信息资源管理学报 ›› 2024, Vol. 14 ›› Issue (4): 133-145.doi: 10.13365/j.jirm.2024.04.133

• 研究论文 • 上一篇    下一篇

知识关联视角下标准文档的多粒度知识组织方法研究

范昊 王一帆   

  1. 武汉大学信息管理学院,武汉,430072
  • 出版日期:2024-07-26 发布日期:2024-08-14
  • 作者简介:范昊,教授,博士,博士生导师,研究方向为信息内容分析与知识挖掘;王一帆(通讯作者),博士研究生,Email:yifwang@whu.edu.cn,研究方向为知识组织与知识服务。
  • 基金资助:
    本文系教育部人文社会科学重点研究基地重大项目“国家科技安全风险监测与评估研究”(22JD870003)的研究成果之一。

Research on Multi-granularity Knowledge Organization Method for Standard Documents from the Perspective of Knowledge Association

Fan Hao Wang Yifan   

  1. School of Information Management, Wuhan University, Wuhan, 430072
  • Online:2024-07-26 Published:2024-08-14
  • About author:Fan Hao, professor, Ph.D., doctoral supervisor, research interests include information content analysis and knowledge mining; Wang Yifan(corresponding author), Ph.D. candidate, research interests include knowledge management and service, Email:yifwang@whu.edu.cn.
  • Supported by:
    The article is one of the research outcome of the MOE Project of Key Research Institute of Humanities and Social Sciences at Universities "Research on National Science and Technology Security Risk Monitoring and Assessment"(22JD870003).

摘要: 传统的文档组织方式无法应对标准数字化发展形势,有必要充分发掘标准文档中的多粒度知识单元及其语义关联,探索能够高效运用标准知识的新型组织方法,为优化标准供给提供参考。
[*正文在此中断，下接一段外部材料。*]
<file path="src/design/pbp_defines.svh">
// constants for the packet buffer pointer and queue port block
`ifndef PBP_DEFINES_SVH
`define PBP_DEFINES_SVH

`define PBP_OFF_PNR      4'h2
`define PBP_OFF_QUEUE    4'h4
`define PBP_OFF_PTR      4'h6
`define PBP_DATA_SEL     2'h2
`define PBP_PTR_RCV      15
`define PBP_PTR_AINC     14
`define PBP_PTR_READ     13
`define PBP_PTR_EARLY    12
`define PBP_PTR_AUTO     11
`define PBP_ADDR_W       11
`define PBP_PTR_RESET    16'h0000
`define PBP_EMPTY_BIT    7
`define PBP_FAIL_BIT     7
`define PBP_THRESH_SHIFT 4
`define PBP_CMD_MMU_RST  4'h4
`define PBP_CMD_RX_POP   4'h6
`define PBP_CMD_RX_REL   4'h8
`define PBP_CMD_ENQUEUE  4'hC
`define PBP_CMD_TX_RST   4'hE
`define PBP_QUEUE_DEPTH  32

`endif

</file>
<file path="src/design/pbp_pkg.sv">
// types shared by the packet buffer pointer block
package pbp_pkg;
    typedef logic [10:0] buf_addr_t;
    typedef enum logic {UNDERRUN_POINTER, UNDERRUN_MATCH} underrun_mode_e;
endpackage

</file>
<file path="src/design/packet_buffer_ports.sv">
// pointer, packet number, allocation result and queue port logic of the packet memory
`timescale 1ns/100ps
`include "pbp_defines.svh"
module packet_buffer_ports #(
    parameter int PKT_W           = 6,
    parameter int QUEUE_DEPTH     = `PBP_QUEUE_DEPTH,
    parameter bit VARIANT_PRESENT = 1'b1
) (
    input  wire logic               clk,
    input  wire logic               rst_n,
    input  wire logic [3:0]         bus_addr,
    input  wire logic               bus_rd,
    input  wire logic               bus_wr,
    input  wire logic [1:0]         bus_be,
    input  wire logic [15:0]        bus_wdata,
    output logic [15:0]             bus_rdata,
    input  wire logic               mmu_cmd_valid,
    input  wire logic [3:0]         mmu_cmd,
    input  wire logic               alloc_done,
    input  wire logic               alloc_fail,
    input  wire logic [PKT_W-1:0]   alloc_pkt,
    input  wire logic               rx_push,
    input  wire logic [PKT_W-1:0]   rx_pkt,
    output logic                    rx_push_ready,
    input  wire logic               done_push,
    input  wire logic [PKT_W-1:0]   done_pkt,
    output logic                    done_push_ready,
    input  wire logic               tx_int_ack,
    input  wire logic               underrun_variant_select,
    input  wire logic [7:0]         start_threshold,
    input  wire logic [10:0]        tx_dma_addr,
    input  wire logic [PKT_W-1:0]   tx_send_pkt,
    output logic [10:0]             mem_addr,
    output logic                    mem_receive_area,
    output logic [PKT_W-1:0]        mem_pkt,
    output logic                    access_read,
    output logic                    prefetch_start,
    output logic                    underrun_force,
    output logic                    auto_send_start
);
    initial begin
        if (PKT_W < 1 || PKT_W > 7)
            $error("packet_buffer_ports: packet number must fit below the flag bit");
        if (QUEUE_DEPTH < 2)
            $error("packet_buffer_ports: queue depth too small");
    end

    // ---------------------------------------------------------------- decode
    logic       wr_pnr;
    logic       wr_ptr;
    logic       data_acc;
    logic       cmd_mmu_rst;
    logic       cmd_rx_pop;
    logic       cmd_enqueue;
    logic       cmd_tx_rst;
    logic [1:0] inc_step;

    assign wr_pnr      = bus_wr && bus_addr == `PBP_OFF_PNR && bus_be[0];
    assign wr_ptr      = bus_wr && bus_addr == `PBP_OFF_PTR;
    assign data_acc    = (bus_wr || bus_rd) && bus_addr[3:2] == `PBP_DATA_SEL;
    assign cmd_mmu_rst = mmu_cmd_valid && mmu_cmd == `PBP_CMD_MMU_RST;
    assign cmd_rx_pop  = mmu_cmd_valid
                         && (mmu_cmd == `PBP_CMD_RX_POP || mmu_cmd == `PBP_CMD_RX_REL);
    assign cmd_enqueue = mmu_cmd_valid && mmu_cmd == `PBP_CMD_ENQUEUE;
    assign cmd_tx_rst  = mmu_cmd_valid && mmu_cmd == `PBP_CMD_TX_RST;
    assign inc_step    = (bus_be == 2'h3) ? 2'h2 : 2'h1;

    // ---------------------------------------------------------------- queues
    logic             rx_nonempty;
    logic [PKT_W-1:0] rx_top;
    logic             done_nonempty;
    logic [PKT_W-1:0] done_top;

    pkt_fifo #(
        .WIDTH (PKT_W),
        .DEPTH (QUEUE_DEPTH)
    ) u_rx_queue (
        .clk       (clk),
        .rst_n     (rst_n),
        .flush     (cmd_mmu_rst),
        .in_valid  (rx_push),
        .in_ready  (rx_push_ready),
        .in_data   (rx_pkt),
        .out_valid (rx_nonempty),
        .out_ready (cmd_rx_pop),
        .out_data  (rx_top)
    );

    // completion numbers leave on the transmit interrupt acknowledge, and an MMU reset or TX reset command flushes them
    pkt_fifo #(
        .WIDTH (PKT_W),
        .DEPTH (QUEUE_DEPTH)
    ) u_done_queue (
        .clk       (clk),
        .rst_n     (rst_n),
        .flush     (cmd_mmu_rst || cmd_tx_rst),
        .in_valid  (done_push),
        .in_ready  (done_push_ready),
        .in_data   (done_pkt),
        .out_valid (done_nonempty),
        .out_ready (tx_int_ack),
        .out_data  (done_top)
    );

    // ------------------------------------------- packet number and allocation
    logic [PKT_W-1:0] pnr_q;
    logic [PKT_W-1:0] pnr_d;
    logic [PKT_W-1:0] arr_pkt_q;
    logic             failed_q;
    logic             failed_d;

    assign pnr_d = cmd_mmu_rst ? '0 : wr_pnr ? bus_wdata[PKT_W-1:0] : pnr_q;
    // an MMU reset forces failure, and a reported failure beats a success
    assign failed_d = (cmd_mmu_rst || (alloc_done && alloc_fail)) ? 1'b1
                    : (alloc_done && !alloc_fail) ? 1'b0
                    : failed_q;

    always_ff @(posedge clk) begin
        if (!rst_n) begin
            pnr_q     <= '0;
            arr_pkt_q <= '0;
            failed_q  <= 1'b1;
        end else begin
            pnr_q    <= pnr_d;
            failed_q <= failed_d;
            if (alloc_done) begin
                arr_pkt_q <= alloc_pkt;
            end
        end
    end

    // ---------------------------------------------------------------- pointer
    logic [15:0]          ptr_q;
    logic [15:0]          ptr_wr;
    logic [15:0]          ptr_d;
    pbp_pkg::buf_addr_t   ptr_addr;
    pbp_pkg::buf_addr_t   ptr_inc;
    logic                 ptr_loaded;
    logic                 sel_rcv;
    logic                 sel_ainc;
    logic                 sel_read;
    logic                 sel_early;
    logic                 sel_auto;

    assign ptr_addr  = ptr_q[`PBP_ADDR_W-1:0];
    assign sel_rcv   = ptr_q[`PBP_PTR_RCV];
    assign sel_ainc  = ptr_q[`PBP_PTR_AINC];
    assign sel_read  = ptr_q[`PBP_PTR_READ];
    assign sel_early = ptr_q[`PBP_PTR_EARLY];
    assign sel_auto  = ptr_q[`PBP_PTR_AUTO];
    assign ptr_wr    = {bus_be[1] ? bus_wdata[15:8] : ptr_q[15:8],
                        bus_be[0] ? bus_wdata[7:0] : ptr_q[7:0]};
    assign ptr_inc   = ptr_addr + pbp_pkg::buf_addr_t'(inc_step);
    // a load is complete when the high byte lands, so byte loads go low then high
    assign ptr_loaded = wr_ptr && bus_be[1];

    // the pointer only moves on host accesses, so it reads back the address
    // the next host access will use, even while a prefetch runs ahead
    always_comb begin
        ptr_d = ptr_q;
        if (wr_ptr) begin
            ptr_d = ptr_wr;
        end else if (data_acc && sel_ainc) begin
            ptr_d = {ptr_q[15:`PBP_ADDR_W], ptr_inc};
        end
    end

    always_ff @(posedge clk) begin
        if (!rst_n) begin
            ptr_q <= `PBP_PTR_RESET;
        end else begin
            ptr_q <= ptr_d;
        end
    end

    // -------------------------------------------------- memory side outputs
    logic [PKT_W-1:0] area_pkt;
    logic             area_rcv;
    // area and packet follow the next pointer so they never lag mem_addr
    assign area_rcv = ptr_d[`PBP_PTR_RCV];
    assign area_pkt = area_rcv ? rx_top : pnr_d;

    always_ff @(posedge clk) begin
        if (!rst_n) begin
            mem_addr         <= '0;
            mem_receive_area <= 1'b0;
            mem_pkt          <= '0;
            access_read      <= 1'b0;
            prefetch_start   <= 1'b0;
        end else begin
            mem_addr         <= ptr_d[`PBP_ADDR_W-1:0];
            mem_receive_area <= area_rcv;
            mem_pkt          <= area_pkt;
            access_read      <= ptr_d[`PBP_PTR_READ];
            prefetch_start   <= ptr_loaded && ptr_wr[`PBP_PTR_READ];
        end
    end

    // -------------------------------------------------------- early sending
    pbp_pkg::underrun_mode_e mode;
    logic                    send_ahead;
    logic                    pkt_match;
    logic                    starve;

    // a part without the variant bit behaves as the pointer compare
    assign mode = (VARIANT_PRESENT && underrun_variant_select)
                  ? pbp_pkg::UNDERRUN_MATCH : pbp_pkg::UNDERRUN_POINTER;
    assign send_ahead = tx_dma_addr > ptr_addr;
    assign pkt_match  = tx_send_pkt == pnr_q;
    assign starve = sel_early && send_ahead
                    && (mode == pbp_pkg::UNDERRUN_POINTER || pkt_match);

    // ------------------------------------------------------------ auto send
    logic        armed_q;
    logic        auto_on;
    logic [11:0] thresh_bytes;
    logic        reached;

    assign auto_on      = sel_auto && sel_early && !sel_rcv
                          && start_threshold != 8'h00;
    assign thresh_bytes = {start_threshold, 4'h0} >> (`PBP_THRESH_SHIFT - 4);
    assign reached      = {1'b0, ptr_addr} >= thresh_bytes;

    always_ff @(posedge clk) begin
        if (!rst_n) begin
            armed_q         <= 1'b0;
            auto_send_start <= 1'b0;
            underrun_force  <= 1'b0;
        end else begin
            underrun_force  <= starve;
            auto_send_start <= armed_q && auto_on && reached;
            if (cmd_enqueue) begin
                armed_q <= 1'b1;
            end else if (cmd_mmu_rst || cmd_tx_rst || (armed_q && auto_on && reached)) begin
                armed_q <= 1'b0;
            end
        end
    end

    // --------------------------------------------------------- register read
    logic [15:0] rd_mux;
    logic [7:0]  rx_byte;
    logic [7:0]  done_byte;
    logic [7:0]  arr_byte;
    logic [7:0]  pnr_byte;

    assign rx_byte   = {!rx_nonempty, (7-PKT_W)'(0), rx_top};
    assign done_byte = {!done_nonempty, (7-PKT_W)'(0), done_top};
    assign arr_byte  = {failed_q, (7-PKT_W)'(0), arr_pkt_q};
    assign pnr_byte  = {(8-PKT_W)'(0), pnr_q};
    assign rd_mux    = (bus_addr == `PBP_OFF_QUEUE) ? {rx_byte, done_byte}
                     : (bus_addr == `PBP_OFF_PTR)   ? ptr_q
                     : (bus_addr == `PBP_OFF_PNR)   ? {arr_byte, pnr_byte}
                     : 16'h0000;

    always_ff @(posedge clk) begin
        if (!rst_n) begin
            bus_rdata <= 16'h0000;
        end else if (bus_rd) begin
            bus_rdata <= rd_mux;
        end
    end
endmodule

</file>
<file path="src/design/pkt_fifo.sv">
// packet number queue with registered flags
`timescale 1ns/100ps
module pkt_fifo #(
    parameter int WIDTH = 6,
    parameter int DEPTH = 32
) (
    input  wire logic             clk,
    input  wire logic             rst_n,
    input  wire logic             flush,
    input  wire logic             in_valid,
    output logic                  in_ready,
    input  wire logic [WIDTH-1:0] in_data,
    output logic                  out_valid,
    input  wire logic             out_ready,
    output logic [WIDTH-1:0]      out_data
);
    localparam int AW = $clog2(DEPTH);

    initial begin
        if (DEPTH < 2 || (1 << AW) != DEPTH || WIDTH < 1)
            $error("pkt_fifo: depth must be a power of two and width positive");
    end

    logic [WIDTH-1:0] mem [DEPTH];
    logic [AW-1:0]    wr_q;
    logic [AW-1:0]    rd_q;
    logic [AW:0]      cnt_q;
    logic [AW:0]      cnt_d;
    logic             push;
    logic             pop;

    assign push     = in_valid && in_ready;
    assign pop      = out_valid && out_ready;
    assign cnt_d    = cnt_q + (AW+1)'(push) - (AW+1)'(pop);
    // an empty queue shows zero, never a stale or unwritten entry
    assign out_data = out_valid ? mem[rd_q] : '0;

    always_ff @(posedge clk) begin
        if (push) begin
            mem[wr_q] <= in_data;
        end
    end

    // flags are registered so the top can hand them out as flop outputs
    always_ff @(posedge clk) begin
        if (!rst_n || flush) begin
            wr_q      <= '0;
            rd_q      <= '0;
            cnt_q     <= '0;
            in_ready  <= 1'b1;
            out_valid <= 1'b0;
        end else begin
            wr_q      <= wr_q + AW'(push);
            rd_q      <= rd_q + AW'(pop);
            cnt_q     <= cnt_d;
            in_ready  <= (cnt_d != (AW+1)'(DEPTH));
            out_valid <= (cnt_d != '0);
        end
    end
endmodule

</file>
<file path="config.mk">
export PLATFORM = sky130hd
export DESIGN_NAME = packet_buffer_ports
export DESIGN_NICKNAME = d
export VERILOG_FILES = /design/src/design/pbp_pkg.sv /design/src/design/packet_buffer_ports.sv /design/src/design/pkt_fifo.sv
export VERILOG_INCLUDE_DIRS = /design/src /design/src/design
export SDC_FILE = /design/constraint.sdc
export NUM_CORES = 1
export LEC_CHECK = 0
export BUFFER_PORTS_ARGS = -buffer_cell sky130_fd_sc_hd__buf_2
export CORE_AREA = 3 3 253 255
export DETAILED_ROUTE_END_ITERATION = 10
export DIE_AREA = 0 0 256 258
export PLACE_DENSITY = 0.47
export SKIP_CTS_REPAIR_TIMING = 1
export SLEW_MARGIN = 0
export SYNTH_ARGS = -nofsm -noshare
export SYNTH_HDL_FRONTEND = slang
export SYNTH_SLANG_ARGS = --single-unit
</file>
<file path="constraint.sdc">
create_clock -name clk -period 2.58 [get_ports clk]
set_input_delay 0.516 -clock clk [delete_from_list [all_inputs] [get_ports clk]]
set_output_delay 0.516 -clock clk [all_outputs]
set_load 0.03 [all_outputs]
</file>
==> results.sh <==
export IMPL_status="complete, no violations"
export IMPL_swShare=0.2391
export IMPL_tightest_slew_ps=798.3
export IMPL_num_nets_final=1611
export IMPL_power_density_nw_per_um2=757.2
export IMPL_ys_seq_elements=475
export IMPL_die_w_um=256
export IMPL_period_minus_slack_ps=2427
export IMPL_p_leak_uw=0.008100
export IMPL_endpoint_kind="register"
export IMPL_fp_row_count=91
export IMPL_ant_nets=0
export IMPL_root_buffer="clkbuf_16"
export IMPL_grt_ovfl_total=0
export IMPL_cts_path_max_buffers=3
export IMPL_first_iter_violations=776
export IMPL_final_hold_worst_slack_ps=164.6
export IMPL_cts_buffers=51
export IMPL_finalHoldViolations=0
export IMPL_synth_edf_count=384
export IMPL_wl_per_cell_um=21.12
export IMPL_cts_tree="built"
export IMPL_maxClockFrequency_mhz=411.9
export IMPL_io_pins=120
export IMPL_cts_sinks=475
export IMPL_grt_max_degree=51
export IMPL_htreeDepth=2
export IMPL_antenna_found_initial=5
export IMPL_drtPass1Iterations=5
export IMPL_n_fill_cell=5824
export IMPL_fin_worst_skew_ps=20.10
export IMPL_drt_total_wl_mm=50.05
export IMPL_dominantRegCellSynth="edfxtp_1"
export IMPL_pwr_share_seq=0.478
export IMPL_die_h_um=258
export IMPL_insertion_delay_ps=600
export IMPL_synth_area_um2=19760
export IMPL_grt_pass1_wl_mm=75.92
export IMPL_clkPwrFrac=0.401
export IMPL_fin_crit_sh=0.9409
export IMPL_slew_viol_final=0
export IMPL_worstPathCellList="buf_2, nor2b_4, a22oi_1, nor4bb_4, buf_4, ha_1, inv_1, ha_2, fa_2, a21oi_2, nor2_1, nor2_1, xor2_1, and4_1, nand3b_1"
export IMPL_worst_path_most_repeated_cell="nor2_1"
export IMPL_avgSynthCellArea_um2=15.62
export IMPL_drc_errors=0
export IMPL_hp_class="input pin to register"
export IMPL_arrival_ps=2870
export IMPL_synthCells=1265
export IMPL_synth_yosys_warnings=0
export IMPL_vias=11438
export IMPL_required_ps=3020
export IMPL_numPortBuffers=119
export IMPL_place_congestion=0.7963
export IMPL_async_flop_share=0
export IMPL_worstSetupPathType="input pin to register"
export IMPL_cp_slowest_cell="fa_2"
export IMPL_worstPathMaxFanout=3
export IMPL_setup_worst_path_start_class="input pin"
export IMPL_area_growth_pct=20.06
export IMPL_track_usage=0.1509
export IMPL_relSlewSlack=0.4671
export IMPL_synth_seq_area_share=0.6758
export IMPL_cap_violations=0
export IMPL_slowest_delay_ps=350
export IMPL_syn_nets=1388
export IMPL_dp_hpwl_mm=34.35
export IMPL_viasPerCell=4.826
export IMPL_p_int_uw=13670
export IMPL_die_area_um2=66050
export IMPL_postLayoutCoreUtil=0.3837
export IMPL_combPwrFrac=0.121
export IMPL_start_util=0.3196
export IMPL_vdd_drop_max_uv=562.3
export IMPL_finalSetupViolCount=0
export IMPL_cp_top_family="adder cells"
export IMPL_drive_gt1_frac=0.2889
export IMPL_ys_types=59
export IMPL_core_um2=61830
export IMPL_clkTransAtPathRegs_ps=60
export IMPL_cp_num_buf_inv=3
export IMPL_p_sw_uw=4295
export IMPL_grt_pass1_vias=12067
==> power groups by stage <==
stage	registers, uW	logic, uW	clock network, uW
floorplan	8750	1280	0
global placement	8750	2120	0
detailed placement	8750	2150	0
CTS	8590	2160	7450
global route	8610	2410	7740
finish	8590	2170	7210
==> kinds of logic (layout without fill, tap and decap cells) <==
family,Yosys count,in the layout,share of synthesized area
adder cells (fa/ha/maj),43,43,0.02837
AND/OR/NAND/NOR,289,289,0.06998
XOR/XNOR,29,29,0.01286
multiplexers,139,139,0.1286
other,0,3,0
flip-flops,475,475,0.6758
AO/OA/AOI/OAI,166,166,0.05484
buffers and inverters,124,389,0.02951
==> final timing paths <==
path                                                        start                          endpoint  slack (ps)  depth (start not counted)
worst max register to register  u_done_queue.out_valid$_SDFF_PP0_  u_done_queue.in_ready$_SDFF_PP1_         170                         12
worst max-delay path                                   mmu_cmd[1]    u_rx_queue.in_ready$_SDFF_PP1_         150                         15
worst min register to register              failed_q$_SDFFE_PP1P_        bus_rdata[15]$_SDFFE_PN0P_         460                          2
worst min-delay path                                bus_wdata[10]            ptr_q[10]$_SDFFE_PN0P_         160                          3
==> per-stage QoR <==
step                setup WS (ps)  cell area [um2]  power (uW)  cells  TNS [ps]
floorplan                  -54.70            19780       10040   1265    -103.5
global placement           -312.8            22040       10870   2271     -1156
detailed placement         -339.0            22040       10900   2271     -1320
CTS                         90.49            23680       18200   2366         0
global route               -10.03            23720       18760   2368    -10.03
finish                      152.5            23720       17960   2370         0
==> state kept, by name, indices dropped and copies added, names as in the netlist, 5 cells and up <==
signal / count
u_rx_queue.rd_q: 5
u_done_queue.cnt_q: 6
u_done_queue.wr_q: 5
arr_pkt_q: 6
u_rx_queue.mem: 192
bus_rdata: 16
u_rx_queue.wr_q: 5
mem_pkt: 6
u_rx_queue.cnt_q: 6
ptr_q: 16
u_done_queue.rd_q: 5
pnr_q: 6
u_done_queue.mem: 192
==> cells in the mapped netlist, drive strengths merged (12+ instances only) <==
cell type  instances  area, um2
dfxtp             91       1822
buf               36      252.7
nand3             34      170.2
xnor2             13      113.9
nand3b            14      105.1
nand2             45      168.9
edfxtp           384      11530
ha                40      500.5
o21ai             29      145.1
a21oi             42      210.2
nor2b             12      75.07
mux4              91       2049
a211oi            13      97.59
mux2i             42      420.4
inv               45      168.9
xor2              16      140.1
nor2             134      503.0
clkbuf            42      157.7
==> final cells by class <==
class,count,area [um2],share of cell area
sequential,475,13360,0.5634
inverter,46,172.7,0.007279
antenna,3,7.507,0.0003165
timing repair buffer,248,1614,0.06805
tap,837,1047,0.04415
clock buffer,63,1331,0.05612
multi-input combinational,666,5869,0.2474
clock inverter,32,314.1,0.01324
==> cells in the final DEF (no fill, tap or decap), types with 4 or more instances in the layout <==
cell type,n
a211oi_1,13
a31oi_1,10
mux2_2,5
edfxtp_1,384
dfxtp_1,86
xor2_1,16
nand3b_1,14
nand2_1,45
ha_1,38
clkbuf_16,51
nor2b_1,10
clkinv_1,15
o221ai_1,6
nor3_1,6
bufinv_16,5
clkinv_2,7
buf_12,4
a21oi_1,41
clkbuf_1,11
o31ai_1,5
buf_2,119
nor2_1,134
mux2i_1,42
and2_1,8
o21a_1,5
a22oi_1,11
and3_1,5
a32oi_1,10
o21ai_0,28
xnor2_1,13
inv_1,45
o22ai_1,11
a221oi_1,6
mux4_2,91
nor4_1,5
a21o_1,4
nand3_1,34
buf_4,125
or3b_2,6
==> per-layer routing <==
metal / GRT usage / routed length, um / vias to the layer above
met3: 0.03089 / 1974 / 76
li1: - / - / 5341
met4: 0.04102 / 1198 / 0
met5: 0 / 0 / -
met1: 0.1959 / 22070 / 5836
met2: 0.2576 / 24800 / 185
==> worst register-to-register path, delay by kind of cell, from the launching register on <==
family | cells | cell delay (ps)
adders and majority gates | 3 | 760
xor gates and xnor gates | 1 | 150
AOI/OAI and AO/OA | 2 | 210
and+or+nand+nor | 3 | 710
DFF | 1 | 310
buffers and inverters | 3 | 170
No activity file was read; power rests on OpenSTA's default activity.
从知识关联视角出发,提出一种面向标准文档的多粒度、富语义的通用知识组织方法。首先,基于知识粒度理论,依据标准文档的知识内容和需求特征进行多粒度的知识划分与描述;其次,从知识层级、文档特征、文本逻辑、时空演化等方面认知和发现标准多粒度知识间的语义关联模式与类型;最后,采用本体构建方法实现标准文档的多粒度知识组织,并通过知识实例的添加来实现本体验证与价值阐述。多粒度知识关联的标准组织方法能够完整揭示标准文档中的多粒度知识单元,形成联通广泛的知识层次与关联,有助于标准知识在多种服务场景中被有效获取、共享与重用,既推进了适应数智时代的标准资源建设,又丰富了多粒度知识驱动的文档内容挖掘与利用。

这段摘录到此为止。